### TO DO
Whenever a line in the data holds the string "after", pull that line out.

### Records from a dataset

****************************************

$ cat src/rtl/can_sfx_pkg.sv
// Shared constants, codes and handoff types of the CAN signal field extractor.
package can_sfx_pkg;

  localparam int MAX_PAYLOAD_BYTES = 64;
  localparam int VALUE_SCALE       = 1000;
  localparam int FACTOR_FRAC_BITS  = 16;

  localparam int ADDR_W   = $clog2(MAX_PAYLOAD_BYTES);
  localparam int POS_W    = 10;
  localparam int MAX_BITS = 64;

  localparam logic [127:0] ROUND_HALF = (128'd1 << FACTOR_FRAC_BITS) >> 1;
  localparam logic [127:0] MAG_LIMIT  = 128'h2_0000_0000;

  localparam logic signed [31:0] INT32_MAX = 32'sh7FFF_FFFF;
  localparam logic signed [31:0] INT32_MIN = 32'sh8000_0000;

  typedef enum logic {
    REQ_LOAD    = 1'b0,
    REQ_EXTRACT = 1'b1
  } req_kind_t;

  typedef struct packed {
    logic        start;
    logic [63:0] raw;
    logic [6:0]  len;
    logic        sgn;
    logic [31:0] factor;
    logic [31:0] offset;
  } scale_req_t;

  typedef struct packed {
    logic        done;
    logic [31:0] value;
    logic        sat;
  } scale_rsp_t;

endpackage
`src/mahd_pkg.sv`:
```
`timescale 1ns / 1ps
package mahd_pkg;

  // Raw header codes.
  localparam logic [1:0] VER_V25      = 2'd0;
  localparam logic [1:0] VER_RESERVED = 2'd1;
  localparam logic [1:0] VER_V2       = 2'd2;
  localparam logic [1:0] VER_V1       = 2'd3;

  localparam logic [1:0] LAYER_RESERVED = 2'd0;
  localparam logic [1:0] LAYER_III      = 2'd1;
  localparam logic [1:0] LAYER_II       = 2'd2;
  localparam logic [1:0] LAYER_I        = 2'd3;

  localparam logic [1:0] MODE_MONO = 2'd3;
  localparam logic [1:0] SIDX_RESERVED = 2'd3;
  localparam logic [10:0] SYNC_WORD = 11'h7ff;

  // Frame length is q = floor(m / D) with the divisor reduced per base rate.
  localparam int MW = 22;
  localparam int QW = 13;
  localparam int RW = 28;
  localparam int DW = 9;
  localparam logic [DW-1:0] DIV_44K = 9'd441;
  localparam logic [DW-1:0] DIV_48K = 9'd48;
  localparam logic [DW-1:0] DIV_32K = 9'd32;
  // floor(2^32 / D): the estimate is low by at most one.
  localparam logic [RW-1:0] RECIP_44K = 28'd9739154;
  localparam logic [RW-1:0] RECIP_48K = 28'd89478485;
  localparam logic [RW-1:0] RECIP_32K = 28'd134217728;

  // Bitrate table, columns: V1 L1, V1 L2, V1 L3, V2 L1, V2 L2/L3.
  localparam logic [8:0] BITRATE_TAB [16][5] = '{
    '{9'd0,   9'd0,   9'd0,   9'd0,   9'd0},
    '{9'd32,  9'd32,  9'd32,  9'd32,  9'd8},
    '{9'd64,  9'd48,  9'd40,  9'd48,  9'd16},
    '{9'd96,  9'd56,  9'd48,  9'd56,  9'd24},
    '{9'd128, 9'd64,  9'd56,  9'd64,  9'd32},
    '{9'd160, 9'd80,  9'd64,  9'd80,  9'd40},
    '{9'd192, 9'd96,  9'd80,  9'd96,  9'd48},
    '{9'd224, 9'd112, 9'd96,  9'd112, 9'd56},
    '{9'd256, 9'd128, 9'd112, 9'd128, 9'd64},
    '{9'd288, 9'd160, 9'd128, 9'd144, 9'd80},
    '{9'd320, 9'd192, 9'd160, 9'd160, 9'd96},
    '{9'd352, 9'd224, 9'd192, 9'd176, 9'd112},
    '{9'd384, 9'd256, 9'd224, 9'd192, 9'd128},
    '{9'd416, 9'd320, 9'd256, 9'd224, 9'd144},
    '{9'd448, 9'd384, 9'd320, 9'd256, 9'd160},
    '{9'd0,   9'd0,   9'd0,   9'd0,   9'd0}
  };

  typedef struct packed {
    logic           ok;
    logic [1:0]     ver;
    logic [1:0]     lay;
    logic           prot;
    logic [1:0]     mode;
    logic [1:0]     nch;
    logic [8:0]     kbps;
    logic [15:0]    hz;
    logic [10:0]    spf;
    logic [5:0]     aot;
    logic [3:0]     fidx;
    logic           pad;
    logic           layer1;
    logic [MW-1:0]  m;
    logic [1:0]     sidx;
  } dec_t;

  function automatic logic [DW-1:0] div_of(input logic [1:0] sidx);
    logic [DW-1:0] d;
    case (sidx)
      2'd0:    d = DIV_44K;
      2'd1:    d = DIV_48K;
      default: d = DIV_32K;
    endcase
    return d;
  endfunction

  function automatic logic [RW-1:0] recip_of(input logic [1:0] sidx);
    logic [RW-1:0] r;
    case (sidx)
      2'd0:    r = RECIP_44K;
      2'd1:    r = RECIP_48K;
      default: r = RECIP_32K;
    endcase
    return r;
  endfunction

endpackage

```
`src/mahd_decode.sv`:
```
`timescale 1ns / 1ps
module mahd_decode (
  input  logic [31:0]     header_word,
  input  logic [2:0]      bytes_available,
  output mahd_pkg::dec_t  dec
);
  import mahd_pkg::*;

  logic [10:0] sync;
  logic [1:0]  ver, lay, sidx, mode, vcol;
  logic [3:0]  bidx;
  logic [2:0]  col;
  logic        ok;
  logic [8:0]  kbps;
  logic [15:0] base_hz;
  logic [15:0] n_base;
  logic [17:0] n;
  logic [MW-1:0] m;
  logic [3:0]  fidx;

  assign sync = header_word[31:21];
  assign ver  = header_word[20:19];
  assign lay  = header_word[18:17];
  assign bidx = header_word[15:12];
  assign sidx = header_word[11:10];
  assign mode = header_word[7:6];

  assign ok = (bytes_available >= 3'd4) && (sync == SYNC_WORD) &&
              (ver != VER_RESERVED) && (lay != LAYER_RESERVED) &&
              (bidx != 4'd0) && (bidx != 4'd15) && (sidx != SIDX_RESERVED);

  always_comb begin
    if (ver == VER_V1) begin
      col = 3'd3 - {1'b0, lay};
    end else begin
      col = (lay == LAYER_I) ? 3'd3 : 3'd4;
    end
    case (ver)
      VER_V1:  vcol = 2'd0;
      VER_V2:  vcol = 2'd1;
      default: vcol = 2'd2;
    endcase
    case (sidx)
      2'd0:    base_hz = 16'd44100;
      2'd1:    base_hz = 16'd48000;
      default: base_hz = 16'd32000;
    endcase
    // ISO 14496-3 index; base rate 44.1k/48k/32k is 4/3/5, each halving adds 3.
    case (sidx)
      2'd0:    fidx = 4'd4 + 4'(3 * vcol);
      2'd1:    fidx = 4'd3 + 4'(3 * vcol);
      default: fidx = 4'd5 + 4'(3 * vcol);
    endcase
  end

  assign kbps = BITRATE_TAB[bidx][col];

  // 144 (or 12 for layer I) times kbps, scaled up as the rate halves and by ten at 44.1k.
  always_comb begin
    if (lay == LAYER_I) begin
      n_base = 16'(kbps * 12);
    end else begin
      n_base = 16'(kbps * 144);
    end
    n = {2'b00, n_base} << vcol;
    if (sidx == 2'd0) begin
      m = MW'(n * 10);
    end else begin
      m = MW'(n);
    end
  end

  always_comb begin
    dec = '0;
    if (ok) begin
      dec.ok     = 1'b1;
      dec.ver    = ver;
      dec.lay    = lay;
      dec.prot   = header_word[16];
      dec.mode   = mode;
      dec.nch    = (mode == MODE_MONO) ? 2'd1 : 2'd2;
      dec.kbps   = kbps;
      dec.hz     = base_hz >> vcol;
      dec.spf    = (lay == LAYER_I) ? 11'd384 : 11'd1152;
      dec.aot    = (lay == LAYER_I) ? 6'd32 : ((lay == LAYER_II) ? 6'd33 : 6'd34);
      dec.fidx   = fidx;
      dec.pad    = header_word[9];
      dec.layer1 = (lay == LAYER_I);
      dec.m      = m;
      dec.sidx   = sidx;
    end
  end

endmodule

```
`src/mpeg_audio_header_decoder.sv`:
```
`timescale 1ns / 1ps
// MPEG-1/2/2.5 audio frame header decoder. Each input word carries the first
// four frame bytes (byte zero in bits 31..24) and the count of bytes present;
// each produces exactly one result word with the validity flag, the raw
// fields and the derived bitrate, sample rate, frame length, samples per
// frame, channel count, audio object type and ISO 14496-3 frequency index.
// A header that fails any check yields header_ok low and all other fields
// zero. The block is a three-stage pipeline: stage one decodes fields and
// looks up the tables, stage two multiplies by the reciprocal of the reduced
// sample-rate divisor, and stage three corrects the quotient and forms the
// frame length. It takes one word per cycle while out_ready is high; a word
// is registered in stages one, two and three in turn, and out_valid is the
// stage three flag. Stages hold their words under backpressure and empty
// stages fill up, so input is still taken while a result waits.
module mpeg_audio_header_decoder (
  input  logic        clk,
  input  logic        rst_n,
  input  logic        in_valid,
  output logic        in_ready,
  input  logic [31:0] in_header_word,
  input  logic [2:0]  in_bytes_available,
  output logic        out_valid,
  input  logic        out_ready,
  output logic        out_header_ok,
  output logic [1:0]  out_version_code,
  output logic [1:0]  out_layer_code,
  output logic        out_protection_absent,
  output logic [1:0]  out_channel_mode,
  output logic [1:0]  out_num_channels,
  output logic [8:0]  out_bitrate_kbps,
  output logic [15:0] out_sample_rate_hz,
  output logic [11:0] out_frame_bytes,
  output logic [10:0] out_samples_per_frame,
  output logic [5:0]  out_audio_object_type,
  output logic [3:0]  out_freq_index
);
  import mahd_pkg::*;

  dec_t dec_nxt;
  dec_t s1_r, s2_r, s3_r;
  logic s1_v_r, s2_v_r, s3_v_r;
  logic s1_ready, s2_ready, s3_ready;

  logic [MW+RW-1:0] prod;
  logic [QW-1:0]    qest_nxt, s2_qest_r;
  logic [MW-1:0]    qd, rem;
  logic [QW-1:0]    q, qp;
  logic [11:0]      frame_nxt, frame_r;

  mahd_decode u_decode (
    .header_word     (in_header_word),
    .bytes_available (in_bytes_available),
    .dec             (dec_nxt)
  );

  // A stage can load when it is empty or its word moves on this cycle.
  assign s3_ready = !s3_v_r || out_ready;
  assign s2_ready = !s2_v_r || s3_ready;
  assign s1_ready = !s1_v_r || s2_ready;
  assign in_ready = s1_ready;

  // Stage two: quotient estimate from the reciprocal, low by at most one.
  assign prod     = s1_r.m * recip_of(s1_r.sidx);
  assign qest_nxt = prod[QW+31:32];

  // Stage three: one correction step, then padding and the layer I slot size.
  assign qd   = {{(MW-QW){1'b0}}, s2_qest_r} * {{(MW-DW){1'b0}}, div_of(s2_r.sidx)};
  assign rem  = s2_r.m - qd;
  assign q    = (rem >= MW'(div_of(s2_r.sidx))) ? s2_qest_r + 1'b1 : s2_qest_r;
  assign qp   = q + {{(QW-1){1'b0}}, s2_r.pad};
  assign frame_nxt = s2_r.layer1 ? {qp[9:0], 2'b00} : qp[11:0];

  always_ff @(posedge clk) begin
    if (!rst_n) begin
      s1_v_r <= 1'b0;
      s2_v_r <= 1'b0;
      s3_v_r <= 1'b0;
    end else begin
      if (s1_ready) begin
        s1_v_r <= in_valid;
      end
      if (s2_ready) begin
        s2_v_r <= s1_v_r;
      end
      if (s3_ready) begin
        s3_v_r <= s2_v_r;
      end
    end
  end

  always_ff @(posedge clk) begin
    if (in_valid && s1_ready) begin
      s1_r <= dec_nxt;
    end
    if (s1_v_r && s2_ready) begin
      s2_r      <= s1_r;
      s2_qest_r <= qest_nxt;
    end
    if (s2_v_r && s3_ready) begin
      s3_r    <= s2_r;
      frame_r <= frame_nxt;
    end
  end

  assign out_valid             = s3_v_r;
  assign out_header_ok         = s3_r.ok;
  assign out_version_code      = s3_r.ver;
  assign out_layer_code        = s3_r.lay;
  assign out_protection_absent = s3_r.prot;
  assign out_channel_mode      = s3_r.mode;
  assign out_num_channels      = s3_r.nch;
  assign out_bitrate_kbps      = s3_r.kbps;
  assign out_sample_rate_hz    = s3_r.hz;
  assign out_frame_bytes       = frame_r;
  assign out_samples_per_frame = s3_r.spf;
  assign out_audio_object_type = s3_r.aot;
  assign out_freq_index        = s3_r.fidx;

endmodule

```
`config.mk`:
```
export PLATFORM = sky130hd
export DESIGN_NAME = mpeg_audio_header_decoder
export DESIGN_NICKNAME = d
export VERILOG_FILES = /design/src/mahd_pkg.sv /design/src/mahd_decode.sv /design/src/mpeg_audio_header_decoder.sv
export SDC_FILE = /design/constraint.sdc
export NUM_CORES = 1
export LEC_CHECK = 0
export BUFFER_PORTS_ARGS = -buffer_cell sky130_fd_sc_hd__clkbuf_2
export CAP_MARGIN = 20
export CORE_UTILIZATION = 55
export DETAILED_ROUTE_END_ITERATION = 6
export PLACE_DENSITY = 0.84
export SLEW_MARGIN = 15
export SYNTH_ARGS = -nofsm -noshare
export SYNTH_HDL_FRONTEND = slang
export SYNTH_HIERARCHICAL = 1
export SYNTH_SLANG_ARGS = --single-unit
```
`constraint.sdc`:
```
create_clock -name clk -period 9.2 [get_ports clk]
set_clock_uncertainty 0.05 [all_clocks]
set_input_delay 1.84 -clock clk [delete_from_list [all_inputs] [get_ports clk]]
set_output_delay 1.84 -clock clk [all_outputs]
set_load 0.1 [all_outputs]
```
==> out/metrics.cfg <==
[place]
place_congestion = 1.00
pre_cts_ws_ns = 0.422
portBuffers = 99
hpwl_um = 54500
dp_cells = 3178

[worst_setup_path]
cp_data_arrival_time_ns = 8.94
cp.required_ns = 9.42
worst-path-max-fanout = 41
endpoint_kind = flop
worstSetupPathType = flop to flop
cp-start-kind = flop
r2r_slack_ns = 0.49

[layout]
final_cell_count_no_fill = 3225
multi_input_area_sq_um = 17100
nFillCells = 3751
seq_area_sq_um = 7420
antenna_cells = 0
area_delta_synth_final_pct = 7.47
drive_gt1_share_pct = 8.37
finalNetCount = 3294
post-route-util_pct = 60.3

[global_routing]
grt_pass1_wl_um = 103000
grt_pass1_vias = 19427
antenna_found_initial = 1
grt_overflow = 0
globalRouteTotalUtil_pct = 27.0
grt_start_max_net_pins = 83

[logic_synthesis]
netlist_top_cells_count = 588 x inv_1, 388 x fa_1, 314 x ha_1
ys_ff_latch = 248
syn-instance-count = 2453
synth_edf_count = 245
ys_warn_count = 6
yosysMostFrequentCell = inv_1
synth_area_leaders = fa_1 29%, edfxtp_1 27%, ha_1 15%
syn_area_sq_um = 27000
synthDistinctLibCells = 99
synth_top_cell_by_area = fa_1
synthArstFlopShare_pct = 0
synth.avg_cell_area_sq_um = 11.0
synth-main-ff-cell = edfxtp_1
synth_top_area_share_pct = 28.7
ys_seq_area_share_pct = 27.4

[clock_tree]
htreeDepth = 1
clock_path_buffers = 3
clock-sinks = 248
postCtsHoldBufs = 0
insertion_delay_ns = 0.53
cts_buffers = 25
cts.reportedPaths.clkPinSlew_ns = 0.06
cts_tree = built
cts_root_buf = clkbuf_16

[timing]
layout_setup_ws_ns = 0.485
rsz0062_at_grt = false
slew_headroom_pct = 29.3
setup_tns_ns = 0
finalCritPeriodShare_pct = 94.7
setup_viol = 0
max_freq_mhz = 115
fin_crit_ns = 8.71
tightestPinTransition_ns = 1.06
hold_viol = 0
slew_viol_final = 0

[die]
coreArea_sq_um = 48100
die_y_um = 224
io_pins = 109
fp.dieW_um = 224
fp.dieArea_sq_um = 50000
rows = 80
initial_utilization_pct = 56.1

[route]
drt_wl_total_um = 65600
ant_nets = 0
num_vias = 17892
avgViaCountPerCell = 5.55
route.detailed.drc = 0
drt-wirelength-per-cell_um = 20.3
drtPass1Iterations = 5
first_iter_violations = 1478

[status]
status = finished, final reports clean

[hold_path]
hold_class = flop to flop

[run]
max_cap_violations = 0

==> cell families after synthesis <==
kind of cell,synth area share (%)
muxes,0.653
buffers and inverters,9.77
adders and majority gates,43.3
xor gates and xnor gates,2.14
DFF,27.4
AOI/OAI and AO/OA,7.71
other,0.0139
and+or+nand+nor,8.95
==> layout by cell type (no fill, tap or decap), types with 6 or more instances in the layout <==
cell         n
and3_1      16
nand4_1     15
conb_1      22
o21ai_0     54
a21o_1      35
xor2_1      16
o21a_1      18
clkbuf_16   25
nor2b_1     38
clkinv_1     6
inv_1      588
nor3_1      20
or3_1        8
a31oi_1     10
ha_1       314
nand2_1     93
nor4_1       6
fa_1       388
and2_1      49
o22ai_1      8
nand2b_1    36
xnor2_1     50
nor2_1     100
o211ai_1    13
nand3_1     33
mux2i_1     12
buf_4       22
edfxtp_1   245
a211oi_1     8
clkbuf_2    99
a21oi_1     69
or2_2        9
==> routing by layer <==
layer  routed length (um)  vias up  share of wire [%]  track usage [%]
li1                     -     8112                  -                -
met4                 2690        2                4.1             10.1
met3                 4380      158                6.7             4.24
met2                33100      683                 50             47.7
met5                   11        -              0.017                0
met1                25400     8937                 39             33.3
==> area by class of cell <==
class	instances	area share [%]
Clock buffer	30	2.22
Inverter	592	7.65
Multi-Input combinational cell	1561	58.8
Timing Repair Buffer	125	2.52
Sequential cell	248	25.5
Clock inverter	13	0.396
Tap cell	656	2.83
==> path summary, 6_finish.rpt <==
path	endpoint	cells after the start	from
min reg2reg	out_sample_rate_hz[15]	0	s2_r[62]
max	s2_qest_r[11]	27	s1_r[1]
min	out_sample_rate_hz[15]	0	s2_r[62]
max reg2reg	s2_qest_r[11]	27	s1_r[1]
==> critical path: stages (launching register included) <==
cell and delay, ns:
edfxtp_1 0.40, buf_6 0.23, nor2b_1 0.41, and2_1 0.38, fa_1 0.46, inv_1 0.11, fa_1 0.49, fa_1 0.54
fa_1 0.53, fa_1 0.50, inv_1 0.05, fa_1 0.50, fa_1 0.43, ha_1 0.35, a21o_1 0.17, a21o_1 0.16
a21oi_1 0.20, o21ai_0 0.13, a221o_1 0.34, a2111oi_1 0.37, buf_4 0.24, nor3_1 0.10, o2111ai_1 0.30, a21boi_0 0.19
o21a_1 0.24, o21ai_1 0.25, a21oi_1 0.14, xor2_1 0.16
==> per-stage QoR <==
step,hold slack (ns),cell area [sq um]
2_1_floorplan,0.350,27100
3_3_place_gp,0.350,28200
3_5_place_dp,0.355,28200
4_1_cts,0.360,29000
5_1_grt,0.358,29000
6_report,0.354,29000
==> flip-flops by register name, summed over array words and instances (netlist names), 4 cells and up <==
name	cells
out_freq_index	4
s2_qest_r	13
out_sample_rate_hz	16
s1_r	82
out_frame_bytes	12
out_samples_per_frame	11
out_bitrate_kbps	9
s2_r	82
out_audio_object_type	6
==> timing repair <==
action | in CTS | in global routing
hold endpoints to repair | 0 | 0
setup buffers | 0 | 3
endpoints found under the setup margin | 0 | 3
resized for setup | 0 | 7
Power is left out: the tool's default activity adds up to more than one toggle a clock period on the data nets, which glitch-free logic cannot reach.
## config.mk

```make
export PLATFORM = sky130hd
export DESIGN_NAME = btxm_ram
export DESIGN_NICKNAME = d
export VERILOG_FILES = /design/src/rtl/btxm_ram.sv
export SDC_FILE = /design/constraint.sdc
export NUM_CORES = 1
export LEC_CHECK = 0
export BUFFER_PORTS_ARGS = -buffer_cell sky130_fd_sc_hd__buf_2
export CAP_MARGIN = 20
export CORE_AREA = 4 4 97 99
export CTS_BUF_LIST = sky130_fd_sc_hd__clkbuf_16
export CTS_CLUSTER_SIZE = 20
export DETAILED_ROUTE_END_ITERATION = 12
export DIE_AREA = 0 0 101 103
export MAX_ROUTING_LAYER = met4
export PLACE_DENSITY_LB_ADDON = 0.3
export SETUP_SLACK_MARGIN = 0.15
export SYNTH_ARGS = -nofsm -noshare
export SYNTH_HDL_FRONTEND = slang
export SYNTH_SLANG_ARGS = --single-unit
```

## constraint.sdc

```tcl
create_clock -name clk -period 2.9 [get_ports clk]
set_input_delay 0.87 -clock clk [delete_from_list [all_inputs] [get_ports clk]]
set_output_delay 0.87 -clock clk [all_outputs]
set_load 0.1 [all_outputs]
```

****************************************

### WRITTEN REPLY
==> cell families after synthesis <==
path	endpoint	cells after the start	from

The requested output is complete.